The Competition and Markets Authority (CMA) has found troubling evidence of potential mis-selling and unfair contract terms in the leasehold housing sector, and is set to launch enforcement action.

The CMA is concerned that leasehold homeowners have been unfairly treated and prospective buyers misled by housing developers.

These concerns include ground rents, cost of freehold, misleading information in regards to not being told upfront that a property is leasehold and what that means and unreasonable fees.

Andrea Coscelli, chief executive at the CMA, said: “We have found worrying evidence that people who buy leasehold properties are being misled and taken advantage of.

“Buying a home is one of the most important and expensive investments you can make, and once you’re living there you want to feel secure and happy. But for thousands of leasehold homeowners, this is not the case.

“We’ll be looking carefully at the problems we’ve found, which include escalating ground rents and misleading information, and will be taking our own enforcement action directly in the sector shortly.”

The CMA is now completing all the necessary legal work to launch direct enforcement action against companies it believes have broken consumer protection law.

This could result in firms signing legal commitments to change how they do business.

If they fail to make the required changes, the CMA could take action through the courts to make them comply with the law.

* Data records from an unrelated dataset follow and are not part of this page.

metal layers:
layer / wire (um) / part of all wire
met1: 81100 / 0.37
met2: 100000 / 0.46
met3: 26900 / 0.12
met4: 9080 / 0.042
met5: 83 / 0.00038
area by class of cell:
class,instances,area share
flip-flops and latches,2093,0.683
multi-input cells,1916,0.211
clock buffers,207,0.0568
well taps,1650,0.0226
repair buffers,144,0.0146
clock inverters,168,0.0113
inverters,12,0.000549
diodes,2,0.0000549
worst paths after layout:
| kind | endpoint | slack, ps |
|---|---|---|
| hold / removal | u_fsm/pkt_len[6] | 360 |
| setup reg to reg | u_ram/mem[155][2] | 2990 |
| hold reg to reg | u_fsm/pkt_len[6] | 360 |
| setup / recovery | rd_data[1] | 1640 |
<file path="config.mk">
export PLATFORM = sky130hd
export DESIGN_NAME = psfb_phase_gen
export DESIGN_NICKNAME = d
export VERILOG_FILES = /design/src/rtl/psfb_pkg.sv /design/src/rtl/psfb_ramp.sv /design/src/rtl/psfb_lag_trip.sv /design/src/rtl/psfb_dead_leg.sv /design/src/rtl/psfb_phase_gen.sv
export SDC_FILE = /design/constraint.sdc
export NUM_CORES = 1
export LEC_CHECK = 0
export ABC_AREA = 0
export BUFFER_PORTS_ARGS = -buffer_cell sky130_fd_sc_hd__buf_4
export CORE_ASPECT_RATIO = 1.4
export CORE_MARGIN = 3
export CORE_UTILIZATION = 50
export DETAILED_ROUTE_END_ITERATION = 10
export HOLD_SLACK_MARGIN = 0.15
export PLACE_DENSITY = 0.7
export SETUP_SLACK_MARGIN = 0.2
export SYNTH_ARGS = -nofsm -noshare
export SYNTH_HDL_FRONTEND = slang
export SYNTH_HIERARCHICAL = 1
export SYNTH_SLANG_ARGS = --single-unit
export TNS_END_PERCENT = 50
</file>
<file path="constraint.sdc">
create_clock -name clk -period 8.7 [get_ports clk]
set_input_delay 1.74 -clock clk [delete_from_list [all_inputs] [get_ports clk]]
set_output_delay 1.74 -clock clk [all_outputs]
set_load 0.03 [all_outputs]
</file>
<file path="src/rtl/psfb_pkg.sv">
`timescale 1ns/1ps
package psfb_pkg;

    localparam int NUM_LEGS = 2;
    localparam int LEAD_IDX = 0;
    localparam int LAG_IDX  = 1;

    // break-before-make progress of one leg
    typedef enum logic [1:0] {
        LEG_IDLE  = 2'd0,
        LEG_GAP   = 2'd1,
        LEG_DRIVE = 2'd2
    } leg_phase_e;

endpackage

</file>
<file path="src/rtl/psfb_ramp.sv">
`timescale 1ns/1ps
module psfb_ramp #(
    parameter int RAMP_W   = 8,
    parameter int HALF_LEN = 64
) (
    input  logic              clk,
    input  logic              rst_n,
    input  logic              en_i,
    output logic [RAMP_W-1:0] ramp_q_o,
    output logic [RAMP_W-1:0] ramp_next_o,
    output logic              wrap_o,
    output logic              half_o,
    output logic              lead_o
);

    localparam logic [RAMP_W-1:0] LAST_R = RAMP_W'(HALF_LEN - 1);

    typedef struct packed {
        logic [RAMP_W-1:0] ramp;
        logic              live;
        logic              half;
        logic              lead;
    } ramp_st_t;

    ramp_st_t st_d, st_q;
    logic     wrap;

    always_comb begin
        st_d = st_q;
        wrap = 1'b0;
        if (!en_i) begin
            st_d = '0;
        end else begin
            // first enabled cycle or end of ramp opens a new half period
            wrap      = !st_q.live || (st_q.ramp == LAST_R);
            st_d.live = 1'b1;
            st_d.ramp = wrap ? '0 : st_q.ramp + RAMP_W'(1);
            st_d.half = wrap;
            st_d.lead = wrap ? ~st_q.lead : st_q.lead;
        end
    end

    always_ff @(posedge clk or negedge rst_n) begin
        if (!rst_n) st_q <= '0;
        else        st_q <= st_d;
    end

    assign ramp_q_o    = st_q.ramp;
    assign ramp_next_o = st_d.ramp;
    assign wrap_o      = wrap;
    assign half_o      = st_q.half;
    assign lead_o      = st_q.lead;

    AST_OFF_IDLE: assert property (@(posedge clk) disable iff (!rst_n)
        !$past(en_i) |-> (st_q.ramp == '0 && !st_q.half && !st_q.lead));

    AST_HALF_PULSE: assert property (@(posedge clk) disable iff (!rst_n)
        st_q.half |=> !st_q.half);

    AST_RAMP_RANGE: assert property (@(posedge clk) disable iff (!rst_n)
        st_q.ramp <= LAST_R);

    AST_LEAD_AT_HALF: assert property (@(posedge clk) disable iff (!rst_n)
        ($past(en_i) && (st_q.lead != $past(st_q.lead))) |-> st_q.half);

endmodule

</file>
<file path="src/rtl/psfb_lag_trip.sv">
`timescale 1ns/1ps
module psfb_lag_trip #(
    parameter int RAMP_W  = 8,
    parameter int OFFSET  = 4,
    parameter int MAX_POS = 62
) (
    input  logic              clk,
    input  logic              rst_n,
    input  logic              en_i,
    input  logic [RAMP_W-1:0] ctrl_i,
    input  logic              ilim_i,
    input  logic [RAMP_W-1:0] ramp_i,
    input  logic [RAMP_W-1:0] ramp_next_i,
    input  logic              wrap_i,
    output logic              lag_o
);

    localparam logic [RAMP_W:0]   OFS_X = (RAMP_W + 1)'(OFFSET);
    localparam logic [RAMP_W-1:0] CAP_R = RAMP_W'(MAX_POS);

    typedef struct packed {
        logic tripped;
        logic lag;
    } trip_st_t;

    trip_st_t st_d, st_q;
    logic     cmp_hit;
    logic     at_cap;
    logic     hit;
    logic     fire;

    always_comb begin
        // compare against the ramp value that the coming edge will load
        cmp_hit = ({1'b0, ramp_next_i} + OFS_X) >= {1'b0, ctrl_i};
        at_cap  = (ramp_next_i == CAP_R);
        hit     = cmp_hit || ilim_i || at_cap;
        fire    = hit && (wrap_i || !st_q.tripped);
        st_d    = st_q;
        if (!en_i) begin
            st_d = '0;
        end else begin
            st_d.tripped = wrap_i ? hit : (st_q.tripped | hit);
            if (fire) st_d.lag = ~st_q.lag;
        end
    end

    always_ff @(posedge clk or negedge rst_n) begin
        if (!rst_n) st_q <= '0;
        else        st_q <= st_d;
    end

    assign lag_o = st_q.lag;

    AST_CAP_REACHED: assert property (@(posedge clk) disable iff (!rst_n)
        (en_i && (ramp_i > CAP_R)) |-> st_q.tripped);

    AST_ILIM_FORCE: assert property (@(posedge clk) disable iff (!rst_n)
        (en_i && ilim_i && (wrap_i || !st_q.tripped)) |=> (st_q.lag != $past(st_q.lag)));

    AST_ONE_TRIP: assert property (@(posedge clk) disable iff (!rst_n)
        (en_i && st_q.tripped && !wrap_i) |=> (st_q.lag == $past(st_q.lag)));

endmodule

</file>
<file path="src/rtl/psfb_dead_leg.sv">
`timescale 1ns/1ps
module psfb_dead_leg
    import psfb_pkg::*;
#(
    parameter int DT_W = 4
) (
    input  logic            clk,
    input  logic            rst_n,
    input  logic            en_i,
    input  logic            sel_i,
    input  logic [DT_W-1:0] dt_i,
    output logic            hi_o,
    output logic            lo_o
);

    typedef struct packed {
        logic            seen;
        logic [DT_W-1:0] cnt;
        logic            hi;
        logic            lo;
    } leg_st_t;

    leg_st_t    st_d, st_q;
    leg_phase_e phase;

    always_comb begin
        st_d = st_q;
        if (!en_i) begin
            st_d = '0;
        end else if (sel_i != st_q.seen) begin
            st_d.seen = sel_i;
            if (dt_i == '0) begin
                st_d.cnt = '0;
                st_d.hi  = sel_i;
                st_d.lo  = ~sel_i;
            end else begin
                st_d.cnt = dt_i;
                st_d.hi  = 1'b0;
                st_d.lo  = 1'b0;
            end
        end else if (st_q.cnt != '0) begin
            st_d.cnt = st_q.cnt - DT_W'(1);
            if (st_q.cnt == DT_W'(1)) begin
                st_d.hi = st_q.seen;
                st_d.lo = ~st_q.seen;
            end
        end
    end

    always_comb begin
        if (st_q.cnt != '0)            phase = LEG_GAP;
        else if (st_q.hi || st_q.lo)   phase = LEG_DRIVE;
        else                           phase = LEG_IDLE;
    end

    always_ff @(posedge clk or negedge rst_n) begin
        if (!rst_n) st_q <= '0;
        else        st_q <= st_d;
    end

    assign hi_o = st_q.hi;
    assign lo_o = st_q.lo;

    AST_NO_OVERLAP: assert property (@(posedge clk) disable iff (!rst_n)
        !(st_q.hi && st_q.lo));

    AST_GAP_LOW: assert property (@(posedge clk) disable iff (!rst_n)
        (phase == LEG_GAP) |-> (!hi_o && !lo_o));

    AST_OFF_LOW: assert property (@(posedge clk) disable iff (!rst_n)
        !$past(en_i) |-> (!hi_o && !lo_o));

endmodule

</file>
<file path="src/rtl/psfb_phase_gen.sv">
`timescale 1ns/1ps
module psfb_phase_gen
    import psfb_pkg::*;
#(
    parameter int RAMP_W   = 8,
    parameter int HALF_LEN = 64,
    parameter int OFFSET   = 4,
    parameter int MAX_PCT  = 97,
    parameter int DT_W     = 4
) (
    input  logic              clk,
    input  logic              rst_n,
    input  logic              en_i,
    input  logic [RAMP_W-1:0] ctrl_i,
    input  logic              ilim_i,
    input  logic [DT_W-1:0]   td_lead_i,
    input  logic [DT_W-1:0]   td_lag_i,
    output logic              gate_a_o,
    output logic              gate_b_o,
    output logic              gate_c_o,
    output logic              gate_d_o,
    output logic              half_start_o
);

    localparam int MAX_POS = (HALF_LEN * MAX_PCT) / 100;

    logic [RAMP_W-1:0]   ramp_q;
    logic [RAMP_W-1:0]   ramp_next;
    logic                wrap;
    logic                lead_sel;
    logic                lag_sel;
    logic [NUM_LEGS-1:0] leg_sel;
    logic [NUM_LEGS-1:0] leg_hi;
    logic [NUM_LEGS-1:0] leg_lo;
    logic [DT_W-1:0]     leg_dt [NUM_LEGS];

    psfb_ramp #(
        .RAMP_W   (RAMP_W),
        .HALF_LEN (HALF_LEN)
    ) u_ramp (
        .clk         (clk),
        .rst_n       (rst_n),
        .en_i        (en_i),
        .ramp_q_o    (ramp_q),
        .ramp_next_o (ramp_next),
        .wrap_o      (wrap),
        .half_o      (half_start_o),
        .lead_o      (lead_sel)
    );

    psfb_lag_trip #(
        .RAMP_W  (RAMP_W),
        .OFFSET  (OFFSET),
        .MAX_POS (MAX_POS)
    ) u_trip (
        .clk         (clk),
        .rst_n       (rst_n),
        .en_i        (en_i),
        .ctrl_i      (ctrl_i),
        .ilim_i      (ilim_i),
        .ramp_i      (ramp_q),
        .ramp_next_i (ramp_next),
        .wrap_i      (wrap),
        .lag_o       (lag_sel)
    );

    assign leg_sel[LEAD_IDX] = lead_sel;
    assign leg_sel[LAG_IDX]  = lag_sel;
    assign leg_dt[LEAD_IDX]  = td_lead_i;
    assign leg_dt[LAG_IDX]   = td_lag_i;

    for (genvar g = 0; g < NUM_LEGS; g++) begin : g_leg
        psfb_dead_leg #(
            .DT_W (DT_W)
        ) u_leg (
            .clk   (clk),
            .rst_n (rst_n),
            .en_i  (en_i),
            .sel_i (leg_sel[g]),
            .dt_i  (leg_dt[g]),
            .hi_o  (leg_hi[g]),
            .lo_o  (leg_lo[g])
        );
    end

    assign gate_a_o = leg_hi[LEAD_IDX];
    assign gate_b_o = leg_lo[LEAD_IDX];
    assign gate_c_o = leg_hi[LAG_IDX];
    assign gate_d_o = leg_lo[LAG_IDX];

endmodule

</file>
==> results.md, run 1 <==
- H-tree levels: 1
- Worst Path Arrival: 4.03 ns
- IO Count: 25
- Final worst path period need: 3.87 ns
- Vias per cell: 5.77
- P per Cell Area: between 150 and 200 nW/µm²
- Number of I/O port buffers: 24
- Critical-path top delay cell: ha_1
- Setup violators final: 0
- Critical Path Stages: 12
- Flop2flop setup slack: 5.64 ns
- Setup TNS Final: 0 ns
- Post-Syn Area: ~1900 µm²
- Global route overflow: 0
- Hpwl dp: just under 3000 µm
- Ant diodes: 0
- Worst skew pair latency: 0.27 ns
- Cell family with most CP delay: compound AO/OA/AOI/OAI gates
- Post-CTS Repair Setup Buffers: 0
- Crit path cell chain: buf_4 -> o311ai_4 -> nor2_1 -> ha_1 -> nand3_1 -> xnor2_1 -> ha_1 -> a21oi_1 -> o21ai_0 -> o21bai_1 -> a31oi_1 -> o311ai_1
- Worst setup EP type: flop
- Commonest cells after routing, fill and taps aside: dfrtp_1, buf_4, inv_1
- Biggest cell delay along the critical path: 0.32 ns
- Reg2reg end: u_trip/lag_o
- Ys Warns: 6
- Commonest non-fill, non-tap cell in the layout: dfrtp_1
- Min-delay worst type: flop to flop
- Cells on worst reg2reg path: 13
- DR vias: 1459
- Crit path buf inv count: 1
- Clk pwr share: 17.8%
- Post-CTS sizing: 0
- Fin. Hold Viols: 0
- Slew @ Worst Pin: approximately 0.53 ns
- Hold buffer count at cts: 0
- Combinational share of power: 40.3%
- Post-synthesis cell count: 195
- RR Startpoint: u_ramp/ramp_q_o[0]
- Sw Share: 35.2%
- Initial DRT Pass Iterations: 4
- Worst Path Max Fanout: 26
- Total die area: 4590 µm²
- CTS clk-pin slew, worst paths: 0.09 ns
- Leakage: 0.974 nW
- Top cell by count, worst path: ha_1
- Psw: 140 µW
- Total CTS buffers: 3
- GPL Wtd Cong: roughly 0.8
- Die height: 79.0 µm
- Share of cells above drive strength 1: roughly 22%
- Clk_skew: 0.00823 ns
- Avg Inst Size Synth: 9.75 µm²
- Fmax: 258 MHz
- Flop pwr share: 42.0%
- Clk sinks: 27
- Largest net degree at the start of global routing: 28
- Kind of critical path: input port to flop
- Max Root-Sink Buffers: 2
- P_int: 258 µW
- Outcome: finished, final reports clean
- RSZ-0062 raised after global routing: false
- Detailed-route DRC error count: 0
- CP startpoint kind: input port
- Die X: 58.1 µm
- Core area: 3500 µm²
- Clock Tree Root: clkbuf_8
- Initial Util: 54.3%
- Detail Route Antenna Nets: 0
- Initial antenna violation count: 0
- Vias in the first global route: between 1000 and 1500
- Num rows: 25
- Iter 0 DRT Violations: 42
- Worst endpoint required time: 8.86 ns
- Layout area overhead: 11.0%
- Max-cap viol count: 0
- Max-slew violation count: 0
- Worst setup margin: 4.83 ns
- CTS tree: done
- Slew margin rel.: between 60% and 70%
- GRT Total Usage: 17.0%
- Net Count, Synth: 229
- Setup Slack @ Placement: 4.55 ns
- Routed length per instance: ~14 µm
- Worst Setup EP: u_trip/lag_o
- Peak VDD IR: 0.124 mV
- Global-route wire length before repair: 6120 µm
- Post-Route WL: 3600 µm
- Setup crit start: en_i
- Layout net count: 248
- Tcrit/Tclk final: approximately 45%
worst min path at each step:
stage / start / slack, ns / end / cells after the start
after floorplan: u_ramp/ramp_q_o[0] / 0.49 / u_ramp/ramp_q_o[0] / 1
after global placement: u_ramp/ramp_q_o[0] / 0.54 / u_ramp/ramp_q_o[0] / 1
after detailed placement: u_ramp/ramp_q_o[0] / 0.54 / u_ramp/ramp_q_o[0] / 1
after CTS: u_ramp/ramp_q_o[0] / 0.55 / u_ramp/ramp_q_o[0] / 1
after global routing: u_ramp/ramp_q_o[0] / 0.58 / u_ramp/ramp_q_o[0] / 1
final: u_ramp/ramp_q_o[0] / 0.55 / u_ramp/ramp_q_o[0] / 1
power groups by stage:
stage	clock network (mW)	registers, mW	logic [mW]
2_1_floorplan	0	0.168	0.123
3_5_place_dp	0	0.170	0.162
5_1_grt	0.0784	0.171	0.179
3_3_place_gp	0	0.168	0.152
6_report	0.0707	0.167	0.160
4_1_cts	0.0731	0.167	0.162
per-stage QoR:
stage / area [µm²] / power, mW / hold slack [ns] / utilization, % / cells
CTS: 2110 / 0.402 / 0.551 / 60.2 / 253
finish: 2110 / 0.398 / 0.546 / 60.2 / 253
global route: 2110 / 0.428 / 0.584 / 60.2 / 253
floorplan: 1900 / 0.291 / 0.488 / - / 195
detailed placement: 2060 / 0.331 / 0.538 / 58.9 / 249
global placement: 2060 / 0.320 / 0.537 / 58.9 / 249
worst reg2reg max path: stages, from the launching register on:
cell,delay [ns]
dfrtp_1,0.41
ha_1,0.22
nand3_2,0.15
o311ai_4,0.46
nor2_1,0.16
ha_1,0.25
nand3_1,0.15
xnor2_1,0.15
ha_1,0.28
a21oi_1,0.12
o21ai_0,0.08
o21bai_1,0.19
a31oi_1,0.21
o311ai_1,0.11
flip-flops by register name, summed over array words and instances (netlist names):
register	cells
u_ramp/half_o	1
u_ramp/ramp_q_o	8
u_ramp/lead_o	1
g_leg.u_leg/st_q	10
u_trip/lag_o	1
g_leg.u_leg/hi_o	2
u_ramp/st_q	1
u_trip/st_q	1
g_leg.u_leg/lo_o	2
layout make-up:
cell class | count | area [µm²]
multi-input cells | 137 | 1080
clock buffers | 3 | 41.3
fillers | 313 | 1390
well taps | 40 | 50.0
clock inverters | 1 | 5.00
inverters | 21 | 78.8
flip-flops and latches | 27 | 676
repair buffers | 24 | 180
layer usage:
metal | global-route usage [%] | up-vias | part of all wire [%]
li1 | - | 721 | -
met1 | 19.4 | 695 | 40
met2 | 30.7 | 37 | 54
met3 | 2.76 | 6 | 4.0
met4 | 7.19 | 0 | 1.7
met5 | 0 | - | 0
(Power assumes the default switching activity.)
==> inputs of run 2 (changes only) <==
--- a/config.mk
+++ b/config.mk
@@ -12,7 +12,7 @@
 export CORE_UTILIZATION = 50
 export DETAILED_ROUTE_END_ITERATION = 10
 export HOLD_SLACK_MARGIN = 0.15
-export PLACE_DENSITY = 0.7
+export PLACE_DENSITY = 0.73
 export SETUP_SLACK_MARGIN = 0.2
 export SYNTH_ARGS = -nofsm -noshare
 export SYNTH_HDL_FRONTEND = slang
==> constraint.sdc (replaced) <==
create_clock -name clk -period 3.2 [get_ports clk]
set_input_delay 0.64 -clock clk [delete_from_list [all_inputs] [get_ports clk]]
set_output_delay 0.64 -clock clk [all_outputs]
set_load 0.03 [all_outputs]
==> results.md, run 2 (synthesis gave the netlist of run 1 again) <==
- Initial antenna violation count: 0
- CTS tree: done
- H-tree levels: 1
- Fin. Hold Viols: 0
- Overall Power: about 1.1 mW
- Worst setup margin: 0.237 ns
- Fmax: 338 MHz
- Final Util: 65.8%
- Detailed-route DRC error count: 0
- Number of I/O port buffers: 24
- Peak VDD IR: ~0.46 mV
- Setup TNS Final: 0 ns
- Vias in the first global route: 1561
- Num rows: 25
- Clk sinks: 27
- Outcome: finished, final reports clean
- Worst endpoint required time: 3.33 ns
- Kind of critical path: flop to flop
- Setup Slack @ Placement: around 0.033 ns
- Top cell by count, worst path: nand3_4
- Die X: 58.1 µm
- RSZ-0062 raised after global routing: false
- Layout net count: 258
- Total die area: 4590 µm²
- Slew @ Worst Pin: 0.505 ns
- Clock Tree Root: clkbuf_8
- Hold buffer count at cts: 0
- Routed length per instance: 16.1 µm
- Biggest cell delay along the critical path: approximately 0.44 ns
- CP startpoint kind: flop
- Worst Path Arrival: between 3 and 4 ns
- IO Count: 25
- Global route overflow: 0
- GRT Total Usage: 18.9%
- Tcrit/Tclk final: 92.6%
- Crit path cell chain: ha_4 -> nand3_4 -> o311ai_4 -> buf_12 -> buf_4 -> a21oi_4 -> nand3_4 -> xnor2_2 -> ha_1 -> a21oi_2 -> o21ai_1 -> o21bai_2 -> a31oi_1 -> o311ai_1
- GPL Wtd Cong: 0.830
- Post-Layout Cell Count: 263
- Share of cells above drive strength 1: 31.4%
- Total CTS buffers: 3
- Max-slew violation count: 0
- Ant diodes: 0
- Number of flip-flops in the largest register: 10
- Slew margin rel.: between 60% and 70%
- Die height: 79.0 µm
- Cell family with most CP delay: compound AO/OA/AOI/OAI gates
- Initial DRT Pass Iterations: 4
- Max Root-Sink Buffers: 2
- P per Cell Area: between 400 and 500 nW/µm²
- Core area: roughly 3500 µm²
- Crit path buf inv count: 2
- Max-cap viol count: 0
- Min-delay worst type: input port to asynchronous set/reset pin
- Commonest non-fill, non-tap cell in the layout: buf_4
- DR vias: 1554
- Hpwl dp: 2990 µm
- Layout area overhead: 21.2%
- Setup violators final: 0
- Worst skew pair latency: 0.27 ns
- Leakage: between 1 and 1.5 nW
- CTS clk-pin slew, worst paths: ~0.090 ns
- Critical-path top delay cell: dfrtp_1
- Final worst path period need: about 3.0 ns
- Vias per cell: 5.91
- Worst Path Max Fanout: 5
- Detail Route Antenna Nets: 0
- Flip-flop and latch area: 676 µm²
- Biggest register: g_leg.u_leg/st_q
- Iter 0 DRT Violations: 54
- Post-Route WL: 4250 µm
- Multi-input gate area: between 1000 and 1500 µm²
- Largest net degree at the start of global routing: 28
- Global-route wire length before repair: 6980 µm
- Worst setup EP type: flop
- Placed cell count: 250
- Clk_skew: 0.00654 ns
- Filler instances: 290
- Commonest cells after routing, fill and taps aside: buf_4, dfrtp_1, inv_1
- Initial Util: 54.3%
[run 2: cell types whose count changed in the layout (fill, tap and decap cells not counted), sizes merged]
cell | previous run | this run
buf | 24 | 34
[run 2: layout make-up]
type	count	area share [%]
Multi-Input combinational cell	137	51.4
Sequential cell	27	29.3
Timing Repair Buffer	34	11.6
Inverter	21	3.42
Tap cell	40	2.17
Clock buffer	3	1.79
Clock inverter	1	0.217
[run 2: report_power, final]
group          switching, mW  internal, mW
sequential            0.0645         0.391
clock                  0.104        0.0871
combinational          0.217         0.232
[run 2: what timing repair did]
action                     CTS  global route
pin swaps                    1             7
buffers inserted             5             4
resized for setup            5            17
setup endpoints to repair    2             2
[run 2: worst paths after layout]
kind | startpoint | to | slack, ns | depth (start not counted)
max | u_ramp/ramp_q_o[0] | u_trip/lag_o | 0.24 | 14
min | rst_n | u_ramp/ramp_q_o[1] | 0.27 | 1
min in group clk | en_i | u_ramp/st_q[2] | 0.51 | 1
max in group asynchronous | rst_n | u_ramp/half_o | 2.67 | 1
max reg2reg | u_ramp/ramp_q_o[0] | u_trip/lag_o | 0.24 | 14
min reg2reg | g_leg[1].u_leg/hi_o | g_leg[1].u_leg/hi_o | 0.57 | 2
[run 2: metrics by stage]
step | hold WS [ns] | cell area [µm²]
CTS | 0.275 | 2170
finish | 0.271 | 2300
floorplan | 0.344 | 1900
detailed placement | 0.549 | 2070
global placement | 0.531 | 2070
global route | 0.282 | 2300
[run 2: metal layers]
metal | GRT usage, % | vias to the layer above | part of all wire (%)
met5 | 0 | - | 0
met4 | 7.42 | 0 | 2.1
met3 | 1.95 | 10 | 2.8
met2 | 35.7 | 32 | 56
met1 | 21.1 | 769 | 39
li1 | - | 743 | -
[run 2: worst register-to-register path: stages, from the launching register on]
cell	delay [ns]
dfrtp_1	0.44
ha_4	0.20
nand3_4	0.10
o311ai_4	0.12
buf_12	0.16
buf_4	0.15
a21oi_4	0.22
nand3_4	0.13
xnor2_2	0.15
ha_1	0.35
a21oi_2	0.12
o21ai_1	0.09
o21bai_2	0.22
a31oi_1	0.22
o311ai_1	0.16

The evidence found by the CMA also supports the case for changes to the law in this area and the authority will continue to work with the government on its reform plans for the leasehold market, including supporting the move to ban the sale of new leasehold houses and reduce ground rents for new leases to zero.

Mark Hayward, chief executive at NAEA Propertymark, added: “We have long called for action to be taken to help leaseholders who have been misled and treated unfairly.

“For too long, housebuilders and developers have not been transparent enough about what it actually means to buy a leasehold, which in turn has meant many owners have been faced with escalating ground rents and unreasonable fees, leading them into financial difficulty.

“Our research shows three in five (62%) leaseholders feel they were mis-sold and therefore it’s vital enforcement action takes place as soon as possible to give some hope to those who are currently trapped with no easy route out.”

James Tarr, head of leasehold management at Andrews Property Group, said: “To anyone who manages leasehold developments the findings of the CMA probe into the industry will come as no surprise whatsoever.

“The sooner the leasehold sector becomes regulated, the better.

“That will solve a significant percentage of the problems that are occurring almost immediately.

“You need to have a situation where conveyancing solicitors and developers alike are obliged to spell out the full meaning of leaseholds, in plain English, before any transaction takes place.

“Whenever we take on a new development we always hold a residents’ meeting and explain the basics of leasehold and why the owners need to pay a service charge.

“There’s often a huge amount of confusion as to the difference between ground rent and service charges, and in some cases residents have been told they can even opt out of these charges.

“Everyone buying a leasehold flat needs to go in eyes wide open not, as currently happens all too often, eyes wide shut.”